Dipterocarpus dyeri
- Conservation status: Endangered (IUCN 3.1)

Scientific classification
- Kingdom: Plantae
- Clade: Embryophytes
- Clade: Tracheophytes
- Clade: Angiosperms
- Clade: Eudicots
- Clade: Rosids
- Order: Malvales
- Family: Dipterocarpaceae
- Genus: Dipterocarpus
- Species: D. dyeri
- Binomial name: Dipterocarpus dyeri Pierre

= Dipterocarpus dyeri =

- Genus: Dipterocarpus
- Species: dyeri
- Authority: Pierre
- Conservation status: EN

Species of tree

Dipterocarpus dyeri (Khmer: rôyiëng, chhë tiël pruhs, chhë tiël th'nô:r, local name Kompong Thom: chhieutiel chgor, name used for commercial timber and the group of trees harvested for such: keruing, Vietnamese: Dầu Song Nàng, is a species of tree in the family Dipterocarpaceae found in Myanmar, Thailand, Peninsular Malaysia (Kedah, Perlis), Cambodia, Vietnam, and northwestern Borneo. The tree is found in rain forest and lowland semi-evergreen dipterocarp forests, an alternative habitat description is mixed dense forests of the plains, mainly among rivers and valleys. The tree is a climax or late successional species, which in some secondary forests forms relatively young pure colonies.
The conservation status is based on rates of habitat loss, the major threat to the taxa, though in Vietnam it is cited as having a less threatened conservation status of Vulnerable.

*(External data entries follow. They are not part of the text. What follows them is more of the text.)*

$ cat src/rtl/vp_decoder_pkg.sv
// Shared widths, buffer-entry layout, slot tags and FSM encodings for the
// sparse ping-pong decoder.
package vp_decoder_pkg;
   localparam int ADDR_W  = 7;
   localparam int DATA_W  = 16;
   localparam int PROD_W  = 32;
   localparam int AFULL_W = 3 * ADDR_W;

   typedef struct packed {
      logic [AFULL_W-1:0] addr;
      logic [DATA_W-1:0]  w;
      logic [DATA_W-1:0]  ia;
   } entry_t;

   typedef enum logic {
      SLOT_R = 1'b0,
      SLOT_L = 1'b1
   } slot_t;

   localparam logic [1:0] S_IDLE  = 2'd0;
   localparam logic [1:0] S_DRAIN = 2'd1;
   localparam logic [1:0] S_DONE  = 2'd2;
endpackage

$ cat src/rtl/vp_out_stage.sv
// Single-entry valid/ready output register; the signed product is formed
// as the entry is loaded.
module vp_out_stage
   import vp_decoder_pkg::*;
(
   input  logic                     clk,
   input  logic                     rst_n,
   input  logic                     load,
   input  logic [AFULL_W-1:0]       in_addr,
   input  logic signed [DATA_W-1:0] in_w,
   input  logic signed [DATA_W-1:0] in_ia,
   input  logic                     ready,
   output logic                     valid,
   output logic [AFULL_W-1:0]       addr,
   output logic signed [PROD_W-1:0] product,
   output logic                     free
);
   logic signed [PROD_W-1:0] prod_c;

   // Sign-extend both operands to the full product width before multiplying.
   assign prod_c = PROD_W'(in_w) * PROD_W'(in_ia);
   assign free   = ~valid | ready;

   always_ff @(posedge clk or negedge rst_n) begin
      if (!rst_n) begin
         valid   <= 1'b0;
         addr    <= '0;
         product <= '0;
      end else if (load) begin
         valid   <= 1'b1;
         addr    <= in_addr;
         product <= prod_c;
      end else if (ready) begin
         valid   <= 1'b0;
      end
   end
endmodule

$ cat src/rtl/vp_decoder.sv
// Consumer of the encoder's right/left 3-entry buffers: captures on ready
// edges, drains R,L,R,... skipping zero weights, streams (addr, w*ia) pairs.
module vp_decoder
   import vp_decoder_pkg::*;
(
   input  logic                     i_clk,
   input  logic                     i_rst_n,
   input  logic                     i_start,
   input  logic                     i_right_ready,
   input  logic                     i_left_ready,
   input  logic [AFULL_W-1:0]       i_addr_right_buffer    [0:2],
   input  logic signed [DATA_W-1:0] i_w_data_right_buffer  [0:2],
   input  logic signed [DATA_W-1:0] i_ia_data_right_buffer [0:2],
   input  logic [AFULL_W-1:0]       i_addr_left_buffer     [0:2],
   input  logic signed [DATA_W-1:0] i_w_data_left_buffer   [0:2],
   input  logic signed [DATA_W-1:0] i_ia_data_left_buffer  [0:2],
   input  logic                     i_enc_finish,
   output logic                     o_valid,
   input  logic                     i_out_ready,
   output logic [AFULL_W-1:0]       o_addr,
   output logic signed [PROD_W-1:0] o_product,
   output logic                     o_busy,
   output logic                     o_overflow,
   output logic                     o_done,
   output logic [1:0]               o_state
);
   // Handshake: a pair transfers on a clock edge where o_valid and
   // i_out_ready are both high; until then o_valid/o_addr/o_product hold.
   logic [1:0] state, state_nx;
   entry_t     slot_r [0:2];
   entry_t     slot_l [0:2];
   logic       full_r, full_l;
   slot_t      exp_slot;
   logic [1:0] idx;
   logic       finish_seen;
   logic       rdy_r_q, rdy_r_q2, rdy_l_q, rdy_l_q2, fin_q, fin_q2;

   logic       edge_r, edge_l, edge_f;
   entry_t     cur;
   logic       cur_full, out_free, step, load, last;
   logic       free_r, free_l, take_r, take_l, ovf_set, done_cond;

   assign edge_r = rdy_r_q & ~rdy_r_q2;
   assign edge_l = rdy_l_q & ~rdy_l_q2;
   assign edge_f = fin_q & ~fin_q2;

   assign cur      = (exp_slot == SLOT_R) ? slot_r[idx] : slot_l[idx];
   assign cur_full = (exp_slot == SLOT_R) ? full_r : full_l;
   assign step     = (state == S_DRAIN) && cur_full && out_free;
   assign load     = step && (cur.w != '0);
   assign last     = step && (idx == 2'd2);
   assign free_r   = last && (exp_slot == SLOT_R);
   assign free_l   = last && (exp_slot == SLOT_L);

   // A slot emptied on this edge can take the new buffer immediately.
   assign take_r  = edge_r && (!full_r || free_r);
   assign take_l  = edge_l && (!full_l || free_l);
   assign ovf_set = (edge_r && full_r && !free_r) || (edge_l && full_l && !free_l);

   // Pending captures block completion so a same-cycle finish waits for them.
   assign done_cond = finish_seen && !full_r && !full_l && !o_valid && !edge_r && !edge_l;

   assign o_busy  = (state != S_IDLE);
   assign o_done  = (state == S_DONE);
   assign o_state = state;

   always_comb begin
      state_nx = state;
      case (state)
         S_IDLE:  if (i_start) state_nx = S_DRAIN;
         S_DRAIN: if (done_cond) state_nx = S_DONE;
         S_DONE:  state_nx = S_IDLE;
         default: state_nx = S_IDLE;
      endcase
   end

   always_ff @(posedge i_clk or negedge i_rst_n) begin
      if (!i_rst_n) begin
         rdy_r_q  <= 1'b0;
         rdy_r_q2 <= 1'b0;
         rdy_l_q  <= 1'b0;
         rdy_l_q2 <= 1'b0;
         fin_q    <= 1'b0;
         fin_q2   <= 1'b0;
      end else begin
         rdy_r_q  <= i_right_ready;
         rdy_r_q2 <= rdy_r_q;
         rdy_l_q  <= i_left_ready;
         rdy_l_q2 <= rdy_l_q;
         fin_q    <= i_enc_finish;
         fin_q2   <= fin_q;
      end
   end

   always_ff @(posedge i_clk or negedge i_rst_n) begin
      if (!i_rst_n) begin
         full_r <= 1'b0;
         full_l <= 1'b0;
         for (int i = 0; i < 3; i++) begin
            slot_r[i] <= '0;
            slot_l[i] <= '0;
         end
      end else begin
         if (take_r) begin
            full_r <= 1'b1;
            for (int i = 0; i < 3; i++)
               slot_r[i] <= '{addr: i_addr_right_buffer[i],
                              w:    i_w_data_right_buffer[i],
                              ia:   i_ia_data_right_buffer[i]};
         end else if (free_r) begin
            full_r <= 1'b0;
         end
         if (take_l) begin
            full_l <= 1'b1;
            for (int i = 0; i < 3; i++)
               slot_l[i] <= '{addr: i_addr_left_buffer[i],
                              w:    i_w_data_left_buffer[i],
                              ia:   i_ia_data_left_buffer[i]};
         end else if (free_l) begin
            full_l <= 1'b0;
         end
      end
   end

   always_ff @(posedge i_clk or negedge i_rst_n) begin
      if (!i_rst_n) begin
         state       <= S_IDLE;
         exp_slot    <= SLOT_R;
         idx         <= 2'd0;
         finish_seen <= 1'b0;
         o_overflow  <= 1'b0;
      end else begin
         state <= state_nx;
         if (step)
            idx <= last ? 2'd0 : idx + 2'd1;
         if (last)
            exp_slot <= (exp_slot == SLOT_R) ? SLOT_L : SLOT_R;
         else if (state == S_DONE)
            exp_slot <= SLOT_R;
         if (state == S_DONE)
            finish_seen <= 1'b0;
         else if (state == S_DRAIN && edge_f)
            finish_seen <= 1'b1;
         if (ovf_set)
            o_overflow <= 1'b1;
         else if (state == S_IDLE && !i_start)
            o_overflow <= 1'b0;
      end
   end

   vp_out_stage u_out (
      .clk     (i_clk),
      .rst_n   (i_rst_n),
      .load    (load),
      .in_addr (cur.addr),
      .in_w    (cur.w),
      .in_ia   (cur.ia),
      .ready   (i_out_ready),
      .valid   (o_valid),
      .addr    (o_addr),
      .product (o_product),
      .free    (out_free)
   );
endmodule
**config.mk**
```make
export PLATFORM = sky130hd
export DESIGN_NAME = cfg_regbank
export DESIGN_NICKNAME = d
export VERILOG_FILES = /design/src/rtl/cfg_regbank.sv
export SDC_FILE = /design/constraint.sdc
export NUM_CORES = 1
export LEC_CHECK = 0
export CAP_MARGIN = 10
export CORE_AREA = 10 10 107 109
export CTS_CLUSTER_DIAMETER = 150
export DETAILED_ROUTE_END_ITERATION = 10
export DIE_AREA = 0 0 117 119
export PLACE_DENSITY = 0.85
export REMOVE_ABC_BUFFERS = 1
export SYNTH_ARGS = -nofsm -noshare
export SYNTH_HDL_FRONTEND = slang
export SYNTH_SLANG_ARGS = --single-unit
```
**constraint.sdc**
```tcl
create_clock -name clk -period 1.83 [get_ports clk]
set_input_delay 0.183 -clock clk [delete_from_list [all_inputs] [get_ports clk]]
set_output_delay 0.183 -clock clk [all_outputs]
set_load 0.02 [all_outputs]
```
**src/rtl/cfg_regbank.sv**
```systemverilog
// Double-buffered configuration register bank: host writes land in a shadow
// bank and reach config_bits atomically on commit; masked indices are read-only status.
module cfg_regbank #(
   parameter int                         NUMREGS     = 6,
   parameter int                         DATA_W      = 8,
   parameter int                         ADDR_W      = 8,
   parameter logic [NUMREGS*DATA_W-1:0]  RESET_VALS  = '0,
   parameter logic [NUMREGS-1:0]         STATUS_MASK = '0
) (
   input  logic              clk,
   input  logic              reset,
   output logic [DATA_W-1:0] config_bits [0:NUMREGS-1],
   input  logic [DATA_W-1:0] status_in   [0:NUMREGS-1],
   input  logic              write,
   input  logic [ADDR_W-1:0] write_addr,
   input  logic [DATA_W-1:0] write_data,
   input  logic              read,
   input  logic [ADDR_W-1:0] read_addr,
   output logic [DATA_W-1:0] read_data,
   output logic              read_valid,
   input  logic              commit,
   output logic              dirty,
   output logic              err,
   input  logic              err_clr
);

   logic [NUMREGS-1:0] wr_hit;
   logic [NUMREGS-1:0] rd_hit;
   logic [NUMREGS-1:0] wr_sel;
   logic               wr_legal;
   logic               wr_bad;
   logic               rd_oob;
   logic [DATA_W-1:0]  rd_src [0:NUMREGS-1];
   logic [DATA_W-1:0]  rd_mux;

   // Full address compare per index, so upper address bits never alias.
   always_comb begin
      wr_hit = '0;
      rd_hit = '0;
      for (int i = 0; i < NUMREGS; i++) begin
         wr_hit[i] = write && (write_addr == ADDR_W'(i));
         rd_hit[i] = read  && (read_addr  == ADDR_W'(i));
      end
   end

   assign wr_sel   = wr_hit & ~STATUS_MASK;
   assign wr_legal = |wr_sel;
   assign wr_bad   = write && !wr_legal;
   assign rd_oob   = read && !(|rd_hit);

   for (genvar g = 0; g < NUMREGS; g++) begin : g_reg
      if (STATUS_MASK[g]) begin : g_status
         assign config_bits[g] = '0;
         assign rd_src[g]      = status_in[g];
      end else begin : g_config
         logic [DATA_W-1:0] shadow;
         logic [DATA_W-1:0] live;
         logic              unused_status;

         // A write coinciding with commit is forwarded straight into live.
         always_ff @(posedge clk) begin
            if (reset) begin
               shadow <= RESET_VALS[g*DATA_W +: DATA_W];
               live   <= RESET_VALS[g*DATA_W +: DATA_W];
            end else begin
               if (wr_sel[g])
                  shadow <= write_data;
               if (commit)
                  live <= wr_sel[g] ? write_data : shadow;
            end
         end

         assign config_bits[g] = live;
         assign rd_src[g]      = shadow;
         assign unused_status  = ^status_in[g];
      end
   end

   always_comb begin
      rd_mux = '0;
      for (int i = 0; i < NUMREGS; i++) begin
         if (rd_hit[i])
            rd_mux = rd_src[i];
      end
   end

   // Readback stage: rd_src is the pre-write shadow, giving read-before-write.
   always_ff @(posedge clk) begin
      if (reset) begin
         read_data  <= '0;
         read_valid <= 1'b0;
      end else begin
         read_valid <= read;
         if (read)
            read_data <= rd_mux;
      end
   end

   always_ff @(posedge clk) begin
      if (reset) begin
         dirty <= 1'b0;
         err   <= 1'b0;
      end else begin
         if (commit)
            dirty <= 1'b0;
         else if (wr_legal)
            dirty <= 1'b1;

         if (wr_bad || rd_oob)
            err <= 1'b1;
         else if (err_clr)
            err <= 1'b0;
      end
   end

endmodule
```
# [Yosys cells after proc, flatten, opt, wreduce, memory -nomap -nowiden]
# Cells that the tools add are included.
[word_totals] word_cells=63 out_inout_bits=59 inputBits=78 ff_bits=107
[op_classes] muxes=14 n_reduce_logical=23 n_eq_ne=10
[ops] cell="two-way mux 8 bit" count=12
[ops] cell="== test 8 x 2 -> 1 bit, second input constant" count=4
[ops] cell="== test 8 x 3 -> 1 bit, second input constant" count=4
[ops] cell="== test 8 x 1 -> 1 bit, second input constant" count=2
[ops] cell="logical NOT 8 bit" count=2
[ops] cell="logical AND 1 bit" count=14
[ops] cell="OR reduction 6 bit" count=2
[ops] cell="logical NOT 1 bit" count=2
[ops] cell="two-way mux 1 bit" count=2
[ops] cell="nonzero test 2 bit" count=1
[ops] cell="OR reduction 2 bit" count=1
[ops] cell="logical OR 1 bit" count=1

# [Logic depth before layout (Yosys ltp)]
# Gate-level depths: netlist of the first run.
[logic_depth] word_depth=8 mapped_depth=5 depth_no_buf=4

# [Least setup slack after synthesis of the first run]
# Ideal clock, no wire load.
[synth_path] kind="in2reg" start="in write_addr[5]" end="reg g_reg[4].g_config.live[0]" cell_stages=4 t_arrival_ps=1385 t_required_ps=1744 path_buffers=0 setup_ps=86 slack_ps=360 cell_sequence="nor4_4 > nand4_2 > mux2i_1 > a211oi_1"
[synth_between] elab_chain_cells=3
[synth_lines] item="start, declared" line_no="15" source="input logic [ADDR_W-1:0] write_addr,"
[synth_lines] item="== test 8 x 3 -> 1 bit" line_no="41" source="wr_hit[i] = write && (write_addr == ADDR_W'(i));"
[synth_lines] item="logical AND 1 bit" line_no="41"
[synth_lines] item="two-way mux 8 bit"
[synth_lines] item="end signal, assigned" line_no="64" source="live <= RESET_VALS[g*DATA_W +: DATA_W];"
[synth_lines] item="end signal, assigned" line_no="69" source="live <= wr_sel[g] ? write_data : shadow;"
[synth_lines] item="end, declared" line_no="57" source="logic [DATA_W-1:0] live;"
# Every way passes these cells.
# A chain may end at the register's enable or synchronous reset.

# [Worst setup path in the final report of the first run]
[layout_path] start="in read_addr[5]" end="reg read_data[6]"
[layout_between] elab_chain_cells=8 word_cells_on_any_way=18 classes_between="eq/ne: 5; mux: 6; reduce/logical: 7"
[layout_lines] item="start, declared" line_no="18" source="input logic [ADDR_W-1:0] read_addr,"
[layout_lines] item="logical NOT 8 bit" line_no="42" source="rd_hit[i] = read && (read_addr == ADDR_W'(i));"
[layout_lines] item="logical AND 1 bit" line_no="42"
[layout_lines] item="two-way mux 8 bit (5 in a row)" line_no="82" source="if (rd_hit[i])"
[layout_lines] item="two-way mux 8 bit (*)" line_no="82"
[layout_lines] item="end signal, assigned" line_no="95" source="read_data <= rd_mux;"
[layout_lines] item="end, declared" line_no="19" source="output logic [DATA_W-1:0] read_data,"
# Every way passes the cells marked *; elsewhere a longest branch is shown, timed or not.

In Cambodia the wood is classified as of the 2nd best category, and is in great demand for house and boat construction.

The following insects are associated with and prey on the seed of D. costatus: Alcidodes, particularly Alcidodes crassus, Pempelia, Salebria, Dichocrocis, Andrioplecta pulverula, and Andrioplecta shoreae.